[[ EXERCISE INPUT, beginning ]]

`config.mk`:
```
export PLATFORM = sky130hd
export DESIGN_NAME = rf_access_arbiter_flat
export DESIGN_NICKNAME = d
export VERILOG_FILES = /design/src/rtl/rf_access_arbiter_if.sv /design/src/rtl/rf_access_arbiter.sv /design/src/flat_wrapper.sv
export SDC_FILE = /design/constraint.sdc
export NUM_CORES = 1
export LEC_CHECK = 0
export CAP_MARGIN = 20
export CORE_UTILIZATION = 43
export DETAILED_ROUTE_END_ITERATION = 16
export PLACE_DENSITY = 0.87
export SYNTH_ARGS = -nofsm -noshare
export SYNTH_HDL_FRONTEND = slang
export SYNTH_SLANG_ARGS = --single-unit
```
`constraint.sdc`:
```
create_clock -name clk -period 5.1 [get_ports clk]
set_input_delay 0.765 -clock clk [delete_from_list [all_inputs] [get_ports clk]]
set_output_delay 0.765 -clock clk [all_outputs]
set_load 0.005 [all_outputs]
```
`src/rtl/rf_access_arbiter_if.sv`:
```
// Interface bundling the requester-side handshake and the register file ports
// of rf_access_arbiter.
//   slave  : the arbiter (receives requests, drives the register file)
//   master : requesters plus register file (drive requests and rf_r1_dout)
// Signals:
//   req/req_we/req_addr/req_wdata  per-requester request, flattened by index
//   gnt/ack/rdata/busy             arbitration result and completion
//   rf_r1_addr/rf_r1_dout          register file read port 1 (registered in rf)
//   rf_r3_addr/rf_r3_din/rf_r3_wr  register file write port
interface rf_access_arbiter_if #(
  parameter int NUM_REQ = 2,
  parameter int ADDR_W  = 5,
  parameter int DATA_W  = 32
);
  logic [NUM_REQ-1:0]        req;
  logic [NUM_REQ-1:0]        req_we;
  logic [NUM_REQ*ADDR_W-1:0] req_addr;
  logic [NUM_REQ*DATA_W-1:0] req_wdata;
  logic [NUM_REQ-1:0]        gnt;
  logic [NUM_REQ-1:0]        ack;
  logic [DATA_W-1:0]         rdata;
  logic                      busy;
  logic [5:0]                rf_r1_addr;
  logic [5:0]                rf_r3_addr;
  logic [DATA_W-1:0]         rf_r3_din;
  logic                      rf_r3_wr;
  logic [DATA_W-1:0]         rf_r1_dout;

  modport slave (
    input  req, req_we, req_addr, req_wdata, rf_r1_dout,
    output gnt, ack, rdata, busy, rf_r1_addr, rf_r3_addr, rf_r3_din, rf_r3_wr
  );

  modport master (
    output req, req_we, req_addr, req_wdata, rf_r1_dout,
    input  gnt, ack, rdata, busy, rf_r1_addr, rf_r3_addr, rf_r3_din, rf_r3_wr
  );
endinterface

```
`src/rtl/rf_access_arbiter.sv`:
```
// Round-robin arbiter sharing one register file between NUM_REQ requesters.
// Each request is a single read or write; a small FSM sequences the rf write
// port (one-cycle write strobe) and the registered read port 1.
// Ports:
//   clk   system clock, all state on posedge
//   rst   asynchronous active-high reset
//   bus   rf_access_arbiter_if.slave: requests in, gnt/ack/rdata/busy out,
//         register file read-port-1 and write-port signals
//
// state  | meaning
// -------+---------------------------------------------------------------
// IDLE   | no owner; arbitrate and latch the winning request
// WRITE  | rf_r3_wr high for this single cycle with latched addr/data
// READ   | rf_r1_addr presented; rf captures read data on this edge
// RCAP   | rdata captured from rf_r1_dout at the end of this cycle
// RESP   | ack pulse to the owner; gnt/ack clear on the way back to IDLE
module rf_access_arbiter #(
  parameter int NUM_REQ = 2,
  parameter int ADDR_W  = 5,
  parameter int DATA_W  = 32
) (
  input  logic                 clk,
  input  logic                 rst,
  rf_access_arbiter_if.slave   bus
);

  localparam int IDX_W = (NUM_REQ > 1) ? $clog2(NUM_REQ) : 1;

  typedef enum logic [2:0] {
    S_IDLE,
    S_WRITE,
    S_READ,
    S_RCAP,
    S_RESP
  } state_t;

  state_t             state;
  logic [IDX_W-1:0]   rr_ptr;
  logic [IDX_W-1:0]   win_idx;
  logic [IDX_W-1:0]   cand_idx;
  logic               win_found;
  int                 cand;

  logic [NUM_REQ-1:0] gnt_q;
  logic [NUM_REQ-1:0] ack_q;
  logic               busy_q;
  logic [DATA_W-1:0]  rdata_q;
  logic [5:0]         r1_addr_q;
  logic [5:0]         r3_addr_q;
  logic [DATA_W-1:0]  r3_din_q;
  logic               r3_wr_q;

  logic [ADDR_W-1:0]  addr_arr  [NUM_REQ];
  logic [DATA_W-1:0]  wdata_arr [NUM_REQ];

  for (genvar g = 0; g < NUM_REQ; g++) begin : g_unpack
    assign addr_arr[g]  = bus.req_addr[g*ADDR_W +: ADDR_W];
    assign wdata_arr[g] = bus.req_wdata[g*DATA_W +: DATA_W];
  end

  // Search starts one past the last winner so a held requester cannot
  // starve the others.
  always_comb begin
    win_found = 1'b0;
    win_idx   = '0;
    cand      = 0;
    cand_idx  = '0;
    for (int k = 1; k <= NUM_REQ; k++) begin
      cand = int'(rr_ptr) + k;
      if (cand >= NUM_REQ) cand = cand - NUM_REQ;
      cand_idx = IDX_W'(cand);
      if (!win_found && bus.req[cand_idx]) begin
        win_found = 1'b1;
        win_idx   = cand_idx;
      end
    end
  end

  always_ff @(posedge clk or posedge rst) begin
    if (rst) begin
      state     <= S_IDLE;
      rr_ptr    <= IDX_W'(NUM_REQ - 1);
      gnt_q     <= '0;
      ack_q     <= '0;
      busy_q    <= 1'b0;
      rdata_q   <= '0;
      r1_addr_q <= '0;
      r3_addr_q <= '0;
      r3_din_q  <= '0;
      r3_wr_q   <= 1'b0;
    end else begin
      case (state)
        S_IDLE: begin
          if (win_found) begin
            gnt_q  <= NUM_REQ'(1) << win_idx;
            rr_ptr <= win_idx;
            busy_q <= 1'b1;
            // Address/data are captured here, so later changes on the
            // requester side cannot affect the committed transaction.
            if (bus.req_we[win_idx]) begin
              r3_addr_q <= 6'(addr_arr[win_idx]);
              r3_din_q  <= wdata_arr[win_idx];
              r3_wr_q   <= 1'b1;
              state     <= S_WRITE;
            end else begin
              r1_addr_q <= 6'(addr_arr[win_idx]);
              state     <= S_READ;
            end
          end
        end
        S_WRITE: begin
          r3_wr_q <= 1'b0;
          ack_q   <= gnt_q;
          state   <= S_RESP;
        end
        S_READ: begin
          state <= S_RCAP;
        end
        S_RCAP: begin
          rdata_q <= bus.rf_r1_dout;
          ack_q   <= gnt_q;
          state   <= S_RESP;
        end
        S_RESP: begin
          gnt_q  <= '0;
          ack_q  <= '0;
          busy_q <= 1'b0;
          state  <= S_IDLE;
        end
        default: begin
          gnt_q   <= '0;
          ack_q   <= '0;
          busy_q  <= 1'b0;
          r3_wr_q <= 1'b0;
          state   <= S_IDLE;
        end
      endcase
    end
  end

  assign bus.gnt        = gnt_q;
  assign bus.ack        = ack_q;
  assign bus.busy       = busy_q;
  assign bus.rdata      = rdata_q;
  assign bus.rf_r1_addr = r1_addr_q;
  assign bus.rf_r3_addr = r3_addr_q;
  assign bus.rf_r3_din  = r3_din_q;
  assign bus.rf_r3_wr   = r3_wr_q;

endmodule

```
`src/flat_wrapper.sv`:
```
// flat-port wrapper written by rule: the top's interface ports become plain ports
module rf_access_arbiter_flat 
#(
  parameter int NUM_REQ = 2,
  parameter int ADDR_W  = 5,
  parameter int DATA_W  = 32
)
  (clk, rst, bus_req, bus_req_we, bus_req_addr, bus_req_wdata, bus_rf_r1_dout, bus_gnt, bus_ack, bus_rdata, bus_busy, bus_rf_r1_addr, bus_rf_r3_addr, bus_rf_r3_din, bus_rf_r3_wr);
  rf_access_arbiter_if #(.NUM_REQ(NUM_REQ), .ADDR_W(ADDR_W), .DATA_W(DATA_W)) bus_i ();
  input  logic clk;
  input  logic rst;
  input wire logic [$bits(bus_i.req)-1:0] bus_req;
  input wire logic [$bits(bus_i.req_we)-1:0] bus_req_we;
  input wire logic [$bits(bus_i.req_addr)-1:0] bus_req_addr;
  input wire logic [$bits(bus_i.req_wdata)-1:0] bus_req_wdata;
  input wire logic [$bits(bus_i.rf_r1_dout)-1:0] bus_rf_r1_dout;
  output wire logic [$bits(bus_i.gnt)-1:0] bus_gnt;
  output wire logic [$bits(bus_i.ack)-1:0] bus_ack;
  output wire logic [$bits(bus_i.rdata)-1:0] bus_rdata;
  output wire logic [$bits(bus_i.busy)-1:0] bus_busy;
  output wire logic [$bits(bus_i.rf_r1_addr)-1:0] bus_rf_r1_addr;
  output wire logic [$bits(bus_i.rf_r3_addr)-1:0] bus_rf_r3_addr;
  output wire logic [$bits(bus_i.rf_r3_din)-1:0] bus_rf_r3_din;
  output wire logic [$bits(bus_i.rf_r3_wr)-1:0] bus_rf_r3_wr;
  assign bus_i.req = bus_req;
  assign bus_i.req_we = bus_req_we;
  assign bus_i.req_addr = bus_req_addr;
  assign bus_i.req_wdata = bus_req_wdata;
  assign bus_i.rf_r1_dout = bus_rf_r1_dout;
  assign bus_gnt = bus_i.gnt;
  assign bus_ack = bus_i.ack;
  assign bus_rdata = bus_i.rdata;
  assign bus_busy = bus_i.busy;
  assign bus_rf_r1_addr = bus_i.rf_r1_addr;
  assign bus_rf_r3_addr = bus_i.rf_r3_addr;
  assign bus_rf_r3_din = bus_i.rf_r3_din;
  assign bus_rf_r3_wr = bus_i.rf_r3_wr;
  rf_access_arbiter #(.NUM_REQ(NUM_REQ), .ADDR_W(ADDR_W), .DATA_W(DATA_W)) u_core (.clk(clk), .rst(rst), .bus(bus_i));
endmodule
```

[[ EXERCISE INPUT, end ]]

Where a line of the entries holds the string "high", include it in the count, and give only the final number.

> FINISHED EXERCISE: 2